Top of LISTED RECORDS
<file path="src/rtl/clnws_pkg.sv">
// clnws_pkg: shared types, codes and pin-state tables for the LCD nibble
// write sequencer. No dependencies.
package clnws_pkg;

   localparam int PULSE_W = 10;
   localparam int HOLD_W  = 20;
   localparam int STEP_W  = 5;

   // request codes
   localparam logic [1:0] CMD_WRITE_INSTR = 2'd0;
   localparam logic [1:0] CMD_WRITE_DATA  = 2'd1;
   localparam logic [1:0] CMD_INIT        = 2'd2;

   // register indexes
   localparam logic CSR_ENABLE_PULSE = 1'b0;
   localparam logic CSR_POWER_WAIT   = 1'b1;

   localparam logic [PULSE_W-1:0] ENABLE_PULSE_RESET = 10'd1;
   localparam logic [HOLD_W-1:0]  POWER_WAIT_RESET   = 20'd40000;

   localparam logic [HOLD_W-1:0] SLOW_WAIT_US = 20'd2000;
   localparam logic [HOLD_W-1:0] WAKE_WAIT_US = 20'd6000;

   localparam logic [7:0] INSTR_CLEAR   = 8'h01;
   localparam logic [7:0] INSTR_FUNCSET = 8'h28;
   localparam logic [7:0] INSTR_DISPON  = 8'h0C;
   localparam logic [7:0] INSTR_ENTRY   = 8'h06;

   localparam logic [3:0] WAKE_NIBBLE = 4'h3;
   localparam logic [3:0] MODE_NIBBLE = 4'h2;

   localparam logic [STEP_W-1:0] WRITE_LAST_STEP = 5'd3;
   localparam logic [STEP_W-1:0] INIT_LAST_STEP  = 5'd24;
   localparam logic [STEP_W-1:0] INIT_BYTE_START = 5'd9;

   typedef enum logic [1:0] {
      EXTRA_NONE  = 2'd0,
      EXTRA_SLOW  = 2'd1,
      EXTRA_WAKE  = 2'd2,
      EXTRA_POWER = 2'd3
   } extra_type;

   typedef struct packed {
      logic            en;
      logic [3:0]      nib;
      extra_type       extra;
      logic            last;
   } step_info_type;

   // controller -> datapath
   typedef struct packed {
      logic              load_req;
      logic              emit;
      logic              sel_init;
      logic [STEP_W-1:0] step;
   } dp_cmd_type;

   // datapath -> controller
   typedef struct packed {
      logic out_free;
   } dp_status_type;

   // One of the four pin states of a byte write.
   function automatic step_info_type write_step(input logic [1:0] idx,
                                                input logic slow,
                                                input logic last_en,
                                                input logic [7:0] b);
      step_info_type s;
      s.en    = ~idx[0];
      s.nib   = idx[1] ? b[3:0] : b[7:4];
      s.extra = (idx == 2'd3 && slow) ? EXTRA_SLOW : EXTRA_NONE;
      s.last  = (idx == 2'd3) ? last_en : 1'b0;
      return s;
   endfunction

   // Power-on sequence, 25 pin states.
   function automatic step_info_type init_step(input logic [STEP_W-1:0] idx);
      step_info_type s;
      logic [STEP_W-1:0] k;
      logic [7:0] b;
      k = idx - INIT_BYTE_START;
      unique case (k[3:2])
         2'd0:    b = INSTR_FUNCSET;
         2'd1:    b = INSTR_DISPON;
         2'd2:    b = INSTR_CLEAR;
         default: b = INSTR_ENTRY;
      endcase
      if (idx == '0) begin
         s.en    = 1'b0;
         s.nib   = 4'h0;
         s.extra = EXTRA_POWER;
         s.last  = 1'b0;
      end else if (idx < 5'd7) begin
         s.en    = idx[0];
         s.nib   = WAKE_NIBBLE;
         s.extra = idx[0] ? EXTRA_NONE : EXTRA_WAKE;
         s.last  = 1'b0;
      end else if (idx < INIT_BYTE_START) begin
         s.en    = idx[0];
         s.nib   = MODE_NIBBLE;
         s.extra = EXTRA_NONE;
         s.last  = 1'b0;
      end else begin
         // clear and entry mode both carry the slow wait
         s = write_step(k[1:0], k[3], idx == INIT_LAST_STEP, b);
      end
      return s;
   endfunction

endpackage

</file>
<file path="src/rtl/clnws_if.sv">
// clnws_if: request and response channel interfaces (valid/ready).
// Depends on clnws_pkg.
interface clnws_req_if
   import clnws_pkg::*;
   ();
   logic       valid;
   logic       ready;
   logic [1:0] command;
   logic [7:0] byte_value;

   modport source (output valid, command, byte_value, input ready);
   modport sink   (input valid, command, byte_value, output ready);
endinterface

interface clnws_rsp_if
   import clnws_pkg::*;
   ();
   logic              valid;
   logic              ready;
   logic              rs_level;
   logic              enable_level;
   logic [3:0]        bus_nibble;
   logic [HOLD_W-1:0] hold_us;
   logic              last_step;

   modport source (output valid, rs_level, enable_level, bus_nibble, hold_us,
                   last_step, input ready);
   modport sink   (input valid, rs_level, enable_level, bus_nibble, hold_us,
                   last_step, output ready);
endinterface

</file>
<file path="src/rtl/clnws_ctrl.sv">
// clnws_ctrl: request handshake and step sequencing state machine.
// Depends on clnws_pkg.
module clnws_ctrl
   import clnws_pkg::*;
(
   input  logic          clock,
   input  logic          reset,
   input  logic          req_valid,
   input  logic [1:0]    req_command,
   output logic          req_ready,
   input  dp_status_type status,
   output dp_cmd_type    cmd
);

   typedef enum logic [2:0] {
      ST_IDLE  = 3'b001,
      ST_WRITE = 3'b010,
      ST_INIT  = 3'b100
   } state_type;

   state_type         state_ff, state_in;
   logic [STEP_W-1:0] step_ff, step_in;
   logic              emit, last, accept;

   assign emit   = (state_ff != ST_IDLE) && status.out_free;
   assign last   = ((state_ff == ST_WRITE) && (step_ff == WRITE_LAST_STEP)) ||
                   ((state_ff == ST_INIT) && (step_ff == INIT_LAST_STEP));
   // next request is taken together with the final pin state
   assign req_ready = (state_ff == ST_IDLE) || (emit && last);
   assign accept    = req_valid && req_ready;

   always_comb begin
      state_in = state_ff;
      step_in  = step_ff;
      if (accept) begin
         step_in = '0;
         unique case (req_command)
            CMD_WRITE_INSTR, CMD_WRITE_DATA: state_in = ST_WRITE;
            CMD_INIT:                        state_in = ST_INIT;
            default:                         state_in = ST_IDLE;
         endcase
      end else if (emit) begin
         if (last) begin
            state_in = ST_IDLE;
         end else begin
            step_in = step_ff + 1'b1;
         end
      end
   end

   always_ff @(posedge clock) begin
      if (reset) begin
         state_ff <= ST_IDLE;
         step_ff  <= '0;
      end else begin
         state_ff <= state_in;
         step_ff  <= step_in;
      end
   end

   assign cmd.load_req = accept;
   assign cmd.emit     = emit;
   assign cmd.sel_init = (state_ff == ST_INIT);
   assign cmd.step     = step_ff;

endmodule

</file>
<file path="src/rtl/clnws_dpath.sv">
// clnws_dpath: config registers, request latch, pin-state decode and
// output register. Depends on clnws_pkg.
module clnws_dpath
   import clnws_pkg::*;
(
   input  logic              clock,
   input  logic              reset,
   input  logic              csr_write_enable,
   input  logic              csr_index,
   input  logic [HOLD_W-1:0] csr_write_data,
   input  logic [1:0]        req_command,
   input  logic [7:0]        req_byte_value,
   input  logic              rsp_ready,
   output logic              rsp_valid,
   output logic              rsp_rs_level,
   output logic              rsp_enable_level,
   output logic [3:0]        rsp_bus_nibble,
   output logic [HOLD_W-1:0] rsp_hold_us,
   output logic              rsp_last_step,
   input  dp_cmd_type        cmd,
   output dp_status_type     status
);

   logic [PULSE_W-1:0] pulse_ff;
   logic [HOLD_W-1:0]  power_ff;
   logic               rs_ff;
   logic [7:0]         byte_ff;
   logic               valid_ff, valid_in;
   logic               rs_out_ff, en_out_ff, last_out_ff;
   logic [3:0]         nib_out_ff;
   logic [HOLD_W-1:0]  hold_out_ff, hold_in;
   step_info_type      info;
   logic               slow;

   always_ff @(posedge clock) begin
      if (reset) begin
         pulse_ff <= ENABLE_PULSE_RESET;
         power_ff <= POWER_WAIT_RESET;
      end else if (csr_write_enable) begin
         if (csr_index == CSR_ENABLE_PULSE) begin
            pulse_ff <= csr_write_data[PULSE_W-1:0];
         end else begin
            power_ff <= csr_write_data;
         end
      end
   end

   always_ff @(posedge clock) begin
      if (cmd.load_req) begin
         rs_ff   <= req_command[0];
         byte_ff <= req_byte_value;
      end
   end

   // clear (0x01) and home (0x02/0x03) instructions need the slow wait
   assign slow = !rs_ff && ((byte_ff == INSTR_CLEAR) || (byte_ff[7:1] == 7'd1));

   always_comb begin
      if (cmd.sel_init) begin
         info = init_step(cmd.step);
      end else begin
         info = write_step(cmd.step[1:0], slow, 1'b1, byte_ff);
      end
      unique case (info.extra)
         EXTRA_NONE:  hold_in = {{(HOLD_W-PULSE_W){1'b0}}, pulse_ff};
         EXTRA_SLOW:  hold_in = {{(HOLD_W-PULSE_W){1'b0}}, pulse_ff} + SLOW_WAIT_US;
         EXTRA_WAKE:  hold_in = {{(HOLD_W-PULSE_W){1'b0}}, pulse_ff} + WAKE_WAIT_US;
         default:     hold_in = power_ff;
      endcase
   end

   assign status.out_free = !valid_ff || rsp_ready;

   always_comb begin
      if (cmd.emit) begin
         valid_in = 1'b1;
      end else if (rsp_ready) begin
         valid_in = 1'b0;
      end else begin
         valid_in = valid_ff;
      end
   end

   always_ff @(posedge clock) begin
      if (reset) begin
         valid_ff <= 1'b0;
      end else begin
         valid_ff <= valid_in;
      end
   end

   always_ff @(posedge clock) begin
      if (cmd.emit) begin
         rs_out_ff   <= cmd.sel_init ? 1'b0 : rs_ff;
         en_out_ff   <= info.en;
         nib_out_ff  <= info.nib;
         hold_out_ff <= hold_in;
         last_out_ff <= info.last;
      end
   end

   assign rsp_valid        = valid_ff;
   assign rsp_rs_level     = rs_out_ff;
   assign rsp_enable_level = en_out_ff;
   assign rsp_bus_nibble   = nib_out_ff;
   assign rsp_hold_us      = hold_out_ff;
   assign rsp_last_step    = last_out_ff;

endmodule

</file>
<file path="src/rtl/char_lcd_nibble_write_sequencer.sv">
// char_lcd_nibble_write_sequencer: top level, controller plus datapath.
// Depends on clnws_pkg, clnws_if, clnws_ctrl and clnws_dpath.
//
// Turns requests for a 4-bit HD44780-style character LCD into a list of pin
// states, one response beat per state: RS level, enable level, D7..D4 and a
// hold time in microseconds, with last_step set on the final state of the
// request. The block does no timing of its own; the consumer holds each
// state for hold_us. An instruction or data write gives 4 beats (high nibble
// then low nibble, enable high then low for each); clear and home
// instructions add 2000 us to the final hold. An init request gives 25 beats
// (power-on wait, three 0x3 wake pulses with 6000 us each, 0x2, then 0x28,
// 0x0C, 0x01 and 0x06). Command code 3 is consumed with no beats. Rate: one
// beat per cycle while the response side is ready; the step counter of the
// controller sets the pace, and the next request is accepted in the cycle
// its predecessor's final beat is produced. A finished beat waits in the
// output register without blocking that acceptance. Config (enable_pulse_us
// index 0, power_on_wait_us index 1) is to be written through the csr_ port
// only while the block is idle; the block itself does not enforce this.
module char_lcd_nibble_write_sequencer
   import clnws_pkg::*;
(
   input  logic              clock,
   input  logic              reset,
   input  logic              csr_write_enable,
   input  logic              csr_index,
   input  logic [HOLD_W-1:0] csr_write_data,
   clnws_req_if.sink         req_chan,
   clnws_rsp_if.source       rsp_chan
);

   dp_cmd_type    dp_cmd;
   dp_status_type dp_status;

   // sequencing: handshake on the request side, step counter
   clnws_ctrl u_ctrl (
      .clock       (clock),
      .reset       (reset),
      .req_valid   (req_chan.valid),
      .req_command (req_chan.command),
      .req_ready   (req_chan.ready),
      .status      (dp_status),
      .cmd         (dp_cmd)
   );

   // config, pin-state decode and response register
   clnws_dpath u_dpath (
      .clock            (clock),
      .reset            (reset),
      .csr_write_enable (csr_write_enable),
      .csr_index        (csr_index),
      .csr_write_data   (csr_write_data),
      .req_command      (req_chan.command),
      .req_byte_value   (req_chan.byte_value),
      .rsp_ready        (rsp_chan.ready),
      .rsp_valid        (rsp_chan.valid),
      .rsp_rs_level     (rsp_chan.rs_level),
      .rsp_enable_level (rsp_chan.enable_level),
      .rsp_bus_nibble   (rsp_chan.bus_nibble),
      .rsp_hold_us      (rsp_chan.hold_us),
      .rsp_last_step    (rsp_chan.last_step),
      .cmd              (dp_cmd),
      .status           (dp_status)
   );

endmodule
</file>
<file path="src/flat_wrapper.sv">
// flat-port wrapper written by rule: the top's interface ports become plain ports
module char_lcd_nibble_write_sequencer_flat import clnws_pkg::*;
  (clock, reset, csr_write_enable, csr_index, csr_write_data, req_chan_valid, req_chan_command, req_chan_byte_value, req_chan_ready, rsp_chan_valid, rsp_chan_rs_level, rsp_chan_enable_level, rsp_chan_bus_nibble, rsp_chan_hold_us, rsp_chan_last_step, rsp_chan_ready);
  clnws_req_if req_chan_i ();
  clnws_rsp_if rsp_chan_i ();
  input  logic clock;
  input  logic reset;
  input  logic csr_write_enable;
  input  logic csr_index;
  input  logic [HOLD_W-1:0] csr_write_data;
  input wire logic [$bits(req_chan_i.valid)-1:0] req_chan_valid;
  input wire logic [$bits(req_chan_i.command)-1:0] req_chan_command;
  input wire logic [$bits(req_chan_i.byte_value)-1:0] req_chan_byte_value;
  output wire logic [$bits(req_chan_i.ready)-1:0] req_chan_ready;
  output wire logic [$bits(rsp_chan_i.valid)-1:0] rsp_chan_valid;
  output wire logic [$bits(rsp_chan_i.rs_level)-1:0] rsp_chan_rs_level;
  output wire logic [$bits(rsp_chan_i.enable_level)-1:0] rsp_chan_enable_level;
  output wire logic [$bits(rsp_chan_i.bus_nibble)-1:0] rsp_chan_bus_nibble;
  output wire logic [$bits(rsp_chan_i.hold_us)-1:0] rsp_chan_hold_us;
  output wire logic [$bits(rsp_chan_i.last_step)-1:0] rsp_chan_last_step;
  input wire logic [$bits(rsp_chan_i.ready)-1:0] rsp_chan_ready;
  assign req_chan_i.valid = req_chan_valid;
  assign req_chan_i.command = req_chan_command;
  assign req_chan_i.byte_value = req_chan_byte_value;
  assign req_chan_ready = req_chan_i.ready;
  assign rsp_chan_valid = rsp_chan_i.valid;
  assign rsp_chan_rs_level = rsp_chan_i.rs_level;
  assign rsp_chan_enable_level = rsp_chan_i.enable_level;
  assign rsp_chan_bus_nibble = rsp_chan_i.bus_nibble;
  assign rsp_chan_hold_us = rsp_chan_i.hold_us;
  assign rsp_chan_last_step = rsp_chan_i.last_step;
  assign rsp_chan_i.ready = rsp_chan_ready;
  char_lcd_nibble_write_sequencer u_core (.clock(clock), .reset(reset), .csr_write_enable(csr_write_enable), .csr_index(csr_index), .csr_write_data(csr_write_data), .req_chan(req_chan_i), .rsp_chan(rsp_chan_i));
endmodule
</file>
Bottom of LISTED RECORDS
EXERCISE REQUIREMENTS
Throughout the data above, report every line that contains the string "source".

RESPONSE BOX
   modport source (output valid, command, byte_value, input ready);
   modport source (output valid, rs_level, enable_level, bus_nibble, hold_us,
   clnws_rsp_if.source       rsp_chan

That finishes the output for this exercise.